> **Exercise details**: From the records below, copy every line that contains the word "source".

> **Supplied records**:
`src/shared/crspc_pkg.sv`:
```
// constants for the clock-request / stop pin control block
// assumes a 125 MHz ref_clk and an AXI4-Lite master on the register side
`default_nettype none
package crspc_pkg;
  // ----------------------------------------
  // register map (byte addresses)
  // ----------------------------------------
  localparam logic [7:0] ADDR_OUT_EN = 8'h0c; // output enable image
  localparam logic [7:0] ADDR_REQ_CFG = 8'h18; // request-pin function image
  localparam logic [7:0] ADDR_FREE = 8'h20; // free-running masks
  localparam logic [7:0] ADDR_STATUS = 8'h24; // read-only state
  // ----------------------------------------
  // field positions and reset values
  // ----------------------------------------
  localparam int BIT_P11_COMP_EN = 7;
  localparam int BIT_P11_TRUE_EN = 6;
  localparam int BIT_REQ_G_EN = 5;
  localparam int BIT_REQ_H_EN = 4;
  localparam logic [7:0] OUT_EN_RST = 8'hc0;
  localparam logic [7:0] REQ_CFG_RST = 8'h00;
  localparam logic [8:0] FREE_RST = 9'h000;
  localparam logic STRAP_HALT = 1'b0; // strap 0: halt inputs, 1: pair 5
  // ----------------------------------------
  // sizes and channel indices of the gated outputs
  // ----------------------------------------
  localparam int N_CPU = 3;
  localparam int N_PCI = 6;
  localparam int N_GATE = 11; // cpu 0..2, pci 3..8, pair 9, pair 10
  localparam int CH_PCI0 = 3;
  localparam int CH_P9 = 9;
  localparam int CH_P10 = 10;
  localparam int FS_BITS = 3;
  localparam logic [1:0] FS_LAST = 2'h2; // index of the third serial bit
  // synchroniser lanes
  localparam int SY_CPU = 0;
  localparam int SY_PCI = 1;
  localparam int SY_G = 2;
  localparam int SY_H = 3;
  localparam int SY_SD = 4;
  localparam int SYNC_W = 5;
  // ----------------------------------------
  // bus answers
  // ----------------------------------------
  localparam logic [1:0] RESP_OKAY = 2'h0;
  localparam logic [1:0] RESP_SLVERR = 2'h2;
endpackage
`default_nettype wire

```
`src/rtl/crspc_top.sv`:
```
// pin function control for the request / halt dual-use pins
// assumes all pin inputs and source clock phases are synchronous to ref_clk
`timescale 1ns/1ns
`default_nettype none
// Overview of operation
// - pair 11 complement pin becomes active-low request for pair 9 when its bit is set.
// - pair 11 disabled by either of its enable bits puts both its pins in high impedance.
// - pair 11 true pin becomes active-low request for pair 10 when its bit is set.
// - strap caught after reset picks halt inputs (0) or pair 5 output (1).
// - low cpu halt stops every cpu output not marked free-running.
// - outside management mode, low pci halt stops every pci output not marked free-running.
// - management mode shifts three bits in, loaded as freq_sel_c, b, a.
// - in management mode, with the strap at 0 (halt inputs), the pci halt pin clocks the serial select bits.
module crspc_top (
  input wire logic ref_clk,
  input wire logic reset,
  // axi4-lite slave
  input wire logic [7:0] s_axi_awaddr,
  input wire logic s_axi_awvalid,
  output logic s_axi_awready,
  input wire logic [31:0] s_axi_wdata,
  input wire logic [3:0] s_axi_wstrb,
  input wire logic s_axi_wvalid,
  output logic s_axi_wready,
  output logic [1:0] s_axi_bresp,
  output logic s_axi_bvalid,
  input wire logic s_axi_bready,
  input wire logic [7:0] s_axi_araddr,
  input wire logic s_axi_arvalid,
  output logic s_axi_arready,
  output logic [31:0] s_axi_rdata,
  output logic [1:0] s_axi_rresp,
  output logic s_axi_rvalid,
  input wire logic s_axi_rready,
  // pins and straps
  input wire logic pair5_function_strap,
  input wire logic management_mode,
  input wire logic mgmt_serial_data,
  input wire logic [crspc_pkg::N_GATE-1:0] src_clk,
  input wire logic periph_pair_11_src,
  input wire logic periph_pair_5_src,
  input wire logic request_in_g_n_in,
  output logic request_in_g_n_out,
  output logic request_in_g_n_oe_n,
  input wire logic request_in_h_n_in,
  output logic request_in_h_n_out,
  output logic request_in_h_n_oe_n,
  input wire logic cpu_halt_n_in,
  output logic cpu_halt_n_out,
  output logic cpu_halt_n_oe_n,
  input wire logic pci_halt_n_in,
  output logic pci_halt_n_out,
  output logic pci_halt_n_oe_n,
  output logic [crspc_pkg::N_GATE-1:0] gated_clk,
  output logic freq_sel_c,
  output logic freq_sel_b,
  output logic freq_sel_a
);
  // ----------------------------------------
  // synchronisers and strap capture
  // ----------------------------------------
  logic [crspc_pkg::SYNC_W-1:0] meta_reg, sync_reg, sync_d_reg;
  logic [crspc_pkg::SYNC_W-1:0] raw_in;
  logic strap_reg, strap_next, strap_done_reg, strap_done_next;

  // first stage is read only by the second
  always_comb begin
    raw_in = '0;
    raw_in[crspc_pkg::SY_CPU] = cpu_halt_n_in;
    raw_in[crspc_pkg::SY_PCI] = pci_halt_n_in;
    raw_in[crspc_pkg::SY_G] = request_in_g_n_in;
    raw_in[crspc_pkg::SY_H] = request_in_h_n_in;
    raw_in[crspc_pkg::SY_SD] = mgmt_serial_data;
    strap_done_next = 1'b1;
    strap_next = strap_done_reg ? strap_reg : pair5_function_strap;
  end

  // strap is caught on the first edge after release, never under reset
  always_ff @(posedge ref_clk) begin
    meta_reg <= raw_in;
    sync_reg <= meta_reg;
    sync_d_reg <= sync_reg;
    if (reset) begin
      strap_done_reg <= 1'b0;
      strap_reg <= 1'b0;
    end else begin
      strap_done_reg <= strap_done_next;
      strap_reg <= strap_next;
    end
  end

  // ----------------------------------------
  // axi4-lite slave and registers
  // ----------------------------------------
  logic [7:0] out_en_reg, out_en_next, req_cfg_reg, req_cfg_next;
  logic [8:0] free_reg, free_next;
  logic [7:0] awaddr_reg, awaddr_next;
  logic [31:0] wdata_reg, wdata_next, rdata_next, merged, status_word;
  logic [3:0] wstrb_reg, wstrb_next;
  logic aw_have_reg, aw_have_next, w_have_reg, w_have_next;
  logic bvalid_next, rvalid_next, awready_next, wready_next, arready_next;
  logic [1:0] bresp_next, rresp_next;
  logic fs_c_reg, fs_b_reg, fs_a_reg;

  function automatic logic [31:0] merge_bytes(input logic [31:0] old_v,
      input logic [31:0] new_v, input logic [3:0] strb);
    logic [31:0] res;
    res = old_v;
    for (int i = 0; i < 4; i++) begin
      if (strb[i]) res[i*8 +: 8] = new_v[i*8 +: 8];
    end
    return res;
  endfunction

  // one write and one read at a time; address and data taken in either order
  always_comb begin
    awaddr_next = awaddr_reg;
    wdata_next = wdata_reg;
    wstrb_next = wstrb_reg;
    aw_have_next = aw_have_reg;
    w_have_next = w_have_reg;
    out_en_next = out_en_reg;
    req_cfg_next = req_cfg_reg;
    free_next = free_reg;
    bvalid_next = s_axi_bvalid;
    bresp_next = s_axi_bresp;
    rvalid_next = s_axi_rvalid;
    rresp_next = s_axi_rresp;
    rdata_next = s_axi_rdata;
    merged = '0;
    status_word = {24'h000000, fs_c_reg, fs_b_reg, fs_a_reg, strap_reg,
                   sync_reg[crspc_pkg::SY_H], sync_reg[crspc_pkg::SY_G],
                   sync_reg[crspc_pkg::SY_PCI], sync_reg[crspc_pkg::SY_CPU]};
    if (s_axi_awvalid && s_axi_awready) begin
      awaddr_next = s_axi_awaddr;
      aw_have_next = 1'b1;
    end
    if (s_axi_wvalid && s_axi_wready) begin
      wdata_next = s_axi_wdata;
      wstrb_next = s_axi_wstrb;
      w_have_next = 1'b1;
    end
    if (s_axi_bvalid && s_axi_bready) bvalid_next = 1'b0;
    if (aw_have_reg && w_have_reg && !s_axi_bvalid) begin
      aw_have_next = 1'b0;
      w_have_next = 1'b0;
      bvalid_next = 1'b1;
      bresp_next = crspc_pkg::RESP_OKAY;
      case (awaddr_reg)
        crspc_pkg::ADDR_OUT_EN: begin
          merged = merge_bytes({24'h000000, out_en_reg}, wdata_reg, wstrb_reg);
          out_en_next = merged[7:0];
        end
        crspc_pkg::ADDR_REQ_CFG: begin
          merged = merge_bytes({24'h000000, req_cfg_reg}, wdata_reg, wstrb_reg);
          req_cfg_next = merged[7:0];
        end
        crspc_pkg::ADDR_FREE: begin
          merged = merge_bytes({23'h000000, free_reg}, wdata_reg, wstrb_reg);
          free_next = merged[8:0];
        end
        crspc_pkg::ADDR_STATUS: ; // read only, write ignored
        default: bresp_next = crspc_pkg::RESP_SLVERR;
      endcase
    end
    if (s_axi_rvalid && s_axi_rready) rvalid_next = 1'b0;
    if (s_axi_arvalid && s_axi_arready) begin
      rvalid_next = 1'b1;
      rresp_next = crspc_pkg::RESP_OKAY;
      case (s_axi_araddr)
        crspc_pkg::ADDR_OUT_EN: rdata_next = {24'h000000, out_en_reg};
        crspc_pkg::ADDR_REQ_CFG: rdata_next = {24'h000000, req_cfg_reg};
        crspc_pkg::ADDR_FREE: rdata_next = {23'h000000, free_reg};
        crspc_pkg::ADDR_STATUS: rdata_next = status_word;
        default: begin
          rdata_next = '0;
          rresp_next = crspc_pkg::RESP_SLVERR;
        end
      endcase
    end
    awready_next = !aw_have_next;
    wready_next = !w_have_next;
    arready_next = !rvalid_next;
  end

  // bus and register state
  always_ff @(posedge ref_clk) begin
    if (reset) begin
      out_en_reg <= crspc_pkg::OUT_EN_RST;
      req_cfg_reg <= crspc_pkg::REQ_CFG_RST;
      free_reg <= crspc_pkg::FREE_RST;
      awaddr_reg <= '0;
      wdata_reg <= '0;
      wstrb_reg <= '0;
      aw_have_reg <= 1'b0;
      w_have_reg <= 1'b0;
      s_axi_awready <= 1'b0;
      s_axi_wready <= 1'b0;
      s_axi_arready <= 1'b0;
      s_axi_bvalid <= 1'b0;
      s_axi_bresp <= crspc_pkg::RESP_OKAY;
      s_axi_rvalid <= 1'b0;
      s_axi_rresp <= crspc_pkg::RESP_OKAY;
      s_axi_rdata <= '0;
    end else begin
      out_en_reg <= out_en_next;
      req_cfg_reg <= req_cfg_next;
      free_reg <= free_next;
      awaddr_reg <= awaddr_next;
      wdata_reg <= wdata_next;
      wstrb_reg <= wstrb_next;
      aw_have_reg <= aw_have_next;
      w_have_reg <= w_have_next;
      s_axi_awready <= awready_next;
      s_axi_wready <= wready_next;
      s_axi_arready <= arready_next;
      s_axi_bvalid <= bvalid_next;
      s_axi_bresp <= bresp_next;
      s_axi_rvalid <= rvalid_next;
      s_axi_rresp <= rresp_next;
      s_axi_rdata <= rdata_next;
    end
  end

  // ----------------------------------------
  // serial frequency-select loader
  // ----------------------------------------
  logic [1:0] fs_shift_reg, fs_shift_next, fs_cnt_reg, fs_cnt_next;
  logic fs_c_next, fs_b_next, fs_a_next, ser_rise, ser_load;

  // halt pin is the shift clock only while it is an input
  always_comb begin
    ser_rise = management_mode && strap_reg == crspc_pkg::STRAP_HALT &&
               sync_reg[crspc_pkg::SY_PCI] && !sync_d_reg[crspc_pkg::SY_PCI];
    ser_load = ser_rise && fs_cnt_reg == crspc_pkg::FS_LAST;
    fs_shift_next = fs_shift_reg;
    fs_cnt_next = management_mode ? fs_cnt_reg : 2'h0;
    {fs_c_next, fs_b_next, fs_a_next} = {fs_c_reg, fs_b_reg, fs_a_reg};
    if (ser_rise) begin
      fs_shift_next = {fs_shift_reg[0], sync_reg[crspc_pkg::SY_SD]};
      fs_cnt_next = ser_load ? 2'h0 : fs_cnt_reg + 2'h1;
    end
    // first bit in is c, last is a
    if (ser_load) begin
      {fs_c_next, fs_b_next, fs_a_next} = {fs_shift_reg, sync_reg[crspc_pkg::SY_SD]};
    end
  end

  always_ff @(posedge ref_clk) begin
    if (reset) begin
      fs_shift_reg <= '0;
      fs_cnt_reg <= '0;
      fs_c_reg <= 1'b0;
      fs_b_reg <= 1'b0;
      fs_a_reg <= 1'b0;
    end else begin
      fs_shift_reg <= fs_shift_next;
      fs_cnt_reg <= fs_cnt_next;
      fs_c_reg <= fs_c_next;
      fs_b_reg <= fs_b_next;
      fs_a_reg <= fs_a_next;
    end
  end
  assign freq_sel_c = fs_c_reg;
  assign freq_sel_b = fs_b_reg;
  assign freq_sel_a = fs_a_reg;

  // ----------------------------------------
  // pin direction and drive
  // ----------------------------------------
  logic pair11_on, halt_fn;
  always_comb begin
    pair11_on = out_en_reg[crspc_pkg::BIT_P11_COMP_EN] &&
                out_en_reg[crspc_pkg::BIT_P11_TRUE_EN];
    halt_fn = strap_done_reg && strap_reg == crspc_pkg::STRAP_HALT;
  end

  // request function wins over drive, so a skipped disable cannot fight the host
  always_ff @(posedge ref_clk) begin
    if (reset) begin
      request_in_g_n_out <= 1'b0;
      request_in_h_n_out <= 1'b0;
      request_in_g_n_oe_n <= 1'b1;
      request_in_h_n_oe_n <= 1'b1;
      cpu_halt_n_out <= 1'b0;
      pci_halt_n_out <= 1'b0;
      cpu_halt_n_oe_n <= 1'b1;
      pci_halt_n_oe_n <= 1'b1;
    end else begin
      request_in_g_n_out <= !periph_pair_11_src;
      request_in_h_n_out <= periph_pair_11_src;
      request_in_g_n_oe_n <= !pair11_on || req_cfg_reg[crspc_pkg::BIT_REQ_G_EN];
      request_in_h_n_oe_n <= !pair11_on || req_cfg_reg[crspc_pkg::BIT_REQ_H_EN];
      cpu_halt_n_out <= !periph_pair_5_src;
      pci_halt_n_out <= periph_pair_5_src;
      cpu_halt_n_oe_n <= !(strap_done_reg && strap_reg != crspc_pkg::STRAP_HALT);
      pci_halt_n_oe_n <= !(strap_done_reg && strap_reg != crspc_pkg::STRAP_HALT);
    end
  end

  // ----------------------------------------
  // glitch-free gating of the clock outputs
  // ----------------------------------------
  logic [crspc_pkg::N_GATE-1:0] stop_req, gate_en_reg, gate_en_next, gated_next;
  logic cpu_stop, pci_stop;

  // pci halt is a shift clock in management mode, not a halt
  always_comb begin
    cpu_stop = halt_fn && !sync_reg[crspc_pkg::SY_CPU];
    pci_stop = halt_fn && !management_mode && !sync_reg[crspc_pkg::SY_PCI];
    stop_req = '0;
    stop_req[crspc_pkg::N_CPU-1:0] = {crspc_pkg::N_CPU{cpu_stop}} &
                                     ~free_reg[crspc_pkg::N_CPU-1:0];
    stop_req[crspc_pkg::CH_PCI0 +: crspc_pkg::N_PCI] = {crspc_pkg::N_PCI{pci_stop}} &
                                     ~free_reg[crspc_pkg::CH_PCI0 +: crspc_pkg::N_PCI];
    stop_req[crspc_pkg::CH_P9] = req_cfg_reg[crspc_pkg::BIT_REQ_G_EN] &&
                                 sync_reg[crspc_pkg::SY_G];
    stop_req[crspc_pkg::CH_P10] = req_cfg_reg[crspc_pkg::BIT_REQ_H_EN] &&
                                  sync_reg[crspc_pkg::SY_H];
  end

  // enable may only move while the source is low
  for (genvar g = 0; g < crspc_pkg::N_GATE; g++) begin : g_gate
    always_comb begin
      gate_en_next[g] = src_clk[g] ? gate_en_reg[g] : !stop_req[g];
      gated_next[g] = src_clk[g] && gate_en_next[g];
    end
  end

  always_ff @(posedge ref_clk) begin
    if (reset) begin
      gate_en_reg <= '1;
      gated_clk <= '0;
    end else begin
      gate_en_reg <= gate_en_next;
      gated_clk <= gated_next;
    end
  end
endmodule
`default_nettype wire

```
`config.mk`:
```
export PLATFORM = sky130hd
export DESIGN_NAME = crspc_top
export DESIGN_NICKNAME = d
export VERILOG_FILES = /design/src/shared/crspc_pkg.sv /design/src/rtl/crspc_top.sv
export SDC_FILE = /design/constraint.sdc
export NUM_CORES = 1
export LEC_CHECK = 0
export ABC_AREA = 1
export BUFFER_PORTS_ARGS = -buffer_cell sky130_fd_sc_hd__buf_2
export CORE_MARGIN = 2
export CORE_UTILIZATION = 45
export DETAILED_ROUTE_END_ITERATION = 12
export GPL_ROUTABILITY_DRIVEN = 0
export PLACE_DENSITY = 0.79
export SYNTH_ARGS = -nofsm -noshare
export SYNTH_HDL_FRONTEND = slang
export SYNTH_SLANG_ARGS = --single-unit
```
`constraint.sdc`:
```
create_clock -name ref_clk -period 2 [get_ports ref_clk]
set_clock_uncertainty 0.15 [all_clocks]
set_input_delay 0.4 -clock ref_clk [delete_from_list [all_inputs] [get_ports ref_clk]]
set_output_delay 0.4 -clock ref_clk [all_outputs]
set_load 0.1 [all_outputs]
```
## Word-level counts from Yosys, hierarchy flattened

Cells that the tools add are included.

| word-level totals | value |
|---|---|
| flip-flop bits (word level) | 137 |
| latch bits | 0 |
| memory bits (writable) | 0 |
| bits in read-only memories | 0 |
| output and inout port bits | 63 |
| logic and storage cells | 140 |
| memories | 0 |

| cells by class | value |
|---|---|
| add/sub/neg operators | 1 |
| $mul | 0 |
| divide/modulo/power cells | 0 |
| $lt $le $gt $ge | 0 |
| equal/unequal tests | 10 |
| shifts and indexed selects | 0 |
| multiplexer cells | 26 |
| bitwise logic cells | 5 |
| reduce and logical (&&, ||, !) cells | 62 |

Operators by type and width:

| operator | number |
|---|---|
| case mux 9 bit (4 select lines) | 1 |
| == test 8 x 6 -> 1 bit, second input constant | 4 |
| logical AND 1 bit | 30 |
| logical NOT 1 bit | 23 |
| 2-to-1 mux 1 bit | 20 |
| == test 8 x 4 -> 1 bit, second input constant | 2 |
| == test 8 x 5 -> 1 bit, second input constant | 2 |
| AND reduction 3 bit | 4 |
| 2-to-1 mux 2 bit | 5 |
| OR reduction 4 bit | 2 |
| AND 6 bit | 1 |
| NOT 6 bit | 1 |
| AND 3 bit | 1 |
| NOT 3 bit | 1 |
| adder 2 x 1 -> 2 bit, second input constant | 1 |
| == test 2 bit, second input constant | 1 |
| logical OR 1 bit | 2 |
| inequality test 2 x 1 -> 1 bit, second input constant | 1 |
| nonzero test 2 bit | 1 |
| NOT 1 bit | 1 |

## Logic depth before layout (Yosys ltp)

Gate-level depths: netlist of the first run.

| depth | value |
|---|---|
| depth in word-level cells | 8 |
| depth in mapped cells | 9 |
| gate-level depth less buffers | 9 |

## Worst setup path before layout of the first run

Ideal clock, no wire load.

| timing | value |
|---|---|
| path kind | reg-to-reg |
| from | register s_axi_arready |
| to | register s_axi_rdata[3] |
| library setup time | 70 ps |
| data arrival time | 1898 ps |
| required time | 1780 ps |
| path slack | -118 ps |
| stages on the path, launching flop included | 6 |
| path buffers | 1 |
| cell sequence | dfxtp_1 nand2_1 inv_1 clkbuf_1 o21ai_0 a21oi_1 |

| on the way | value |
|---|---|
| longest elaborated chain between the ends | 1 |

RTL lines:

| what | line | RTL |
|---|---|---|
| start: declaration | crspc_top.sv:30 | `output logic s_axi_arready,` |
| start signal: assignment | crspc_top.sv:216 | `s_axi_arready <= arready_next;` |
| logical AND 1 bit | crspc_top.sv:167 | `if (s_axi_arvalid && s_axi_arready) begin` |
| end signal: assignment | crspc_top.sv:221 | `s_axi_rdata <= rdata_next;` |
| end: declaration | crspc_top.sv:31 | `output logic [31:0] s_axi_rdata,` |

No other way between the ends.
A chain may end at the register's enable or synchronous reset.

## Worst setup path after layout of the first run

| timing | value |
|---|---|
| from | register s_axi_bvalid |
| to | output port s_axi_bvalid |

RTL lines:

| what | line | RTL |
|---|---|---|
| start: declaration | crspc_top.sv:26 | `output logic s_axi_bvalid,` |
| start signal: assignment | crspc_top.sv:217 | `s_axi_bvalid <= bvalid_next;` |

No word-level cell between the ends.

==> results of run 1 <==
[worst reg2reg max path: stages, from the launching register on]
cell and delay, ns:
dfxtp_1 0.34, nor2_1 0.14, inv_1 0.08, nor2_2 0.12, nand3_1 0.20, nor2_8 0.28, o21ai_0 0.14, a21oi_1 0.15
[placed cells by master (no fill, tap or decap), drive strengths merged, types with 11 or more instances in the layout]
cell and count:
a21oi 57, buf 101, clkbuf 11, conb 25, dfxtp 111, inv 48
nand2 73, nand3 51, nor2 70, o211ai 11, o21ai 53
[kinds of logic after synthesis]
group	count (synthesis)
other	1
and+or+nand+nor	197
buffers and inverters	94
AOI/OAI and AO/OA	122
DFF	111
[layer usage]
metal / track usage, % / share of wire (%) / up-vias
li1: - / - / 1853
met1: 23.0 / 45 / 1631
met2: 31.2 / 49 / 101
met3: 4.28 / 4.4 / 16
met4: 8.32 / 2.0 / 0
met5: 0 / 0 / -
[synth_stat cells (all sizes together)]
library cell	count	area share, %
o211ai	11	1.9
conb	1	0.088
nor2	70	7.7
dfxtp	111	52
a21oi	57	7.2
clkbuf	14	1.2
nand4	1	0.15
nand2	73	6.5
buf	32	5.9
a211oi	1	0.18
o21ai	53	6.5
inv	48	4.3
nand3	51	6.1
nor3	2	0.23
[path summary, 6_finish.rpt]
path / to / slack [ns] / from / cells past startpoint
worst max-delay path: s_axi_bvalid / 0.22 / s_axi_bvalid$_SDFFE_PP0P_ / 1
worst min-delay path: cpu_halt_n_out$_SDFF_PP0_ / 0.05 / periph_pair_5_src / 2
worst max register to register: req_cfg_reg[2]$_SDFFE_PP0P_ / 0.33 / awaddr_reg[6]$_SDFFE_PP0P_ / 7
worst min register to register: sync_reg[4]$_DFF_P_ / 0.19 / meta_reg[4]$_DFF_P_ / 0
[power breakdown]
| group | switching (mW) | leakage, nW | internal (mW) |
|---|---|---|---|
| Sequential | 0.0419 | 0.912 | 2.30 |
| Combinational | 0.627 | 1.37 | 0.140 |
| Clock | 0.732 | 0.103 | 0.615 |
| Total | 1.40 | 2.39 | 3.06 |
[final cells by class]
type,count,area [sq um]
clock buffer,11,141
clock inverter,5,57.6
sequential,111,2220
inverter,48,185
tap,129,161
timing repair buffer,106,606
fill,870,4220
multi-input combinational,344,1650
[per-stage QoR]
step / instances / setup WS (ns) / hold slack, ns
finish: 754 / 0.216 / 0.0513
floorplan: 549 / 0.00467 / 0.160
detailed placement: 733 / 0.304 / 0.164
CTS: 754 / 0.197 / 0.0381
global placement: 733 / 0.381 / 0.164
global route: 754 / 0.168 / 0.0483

> **Response area**:
// assumes all pin inputs and source clock phases are synchronous to ref_clk
  // enable may only move while the source is low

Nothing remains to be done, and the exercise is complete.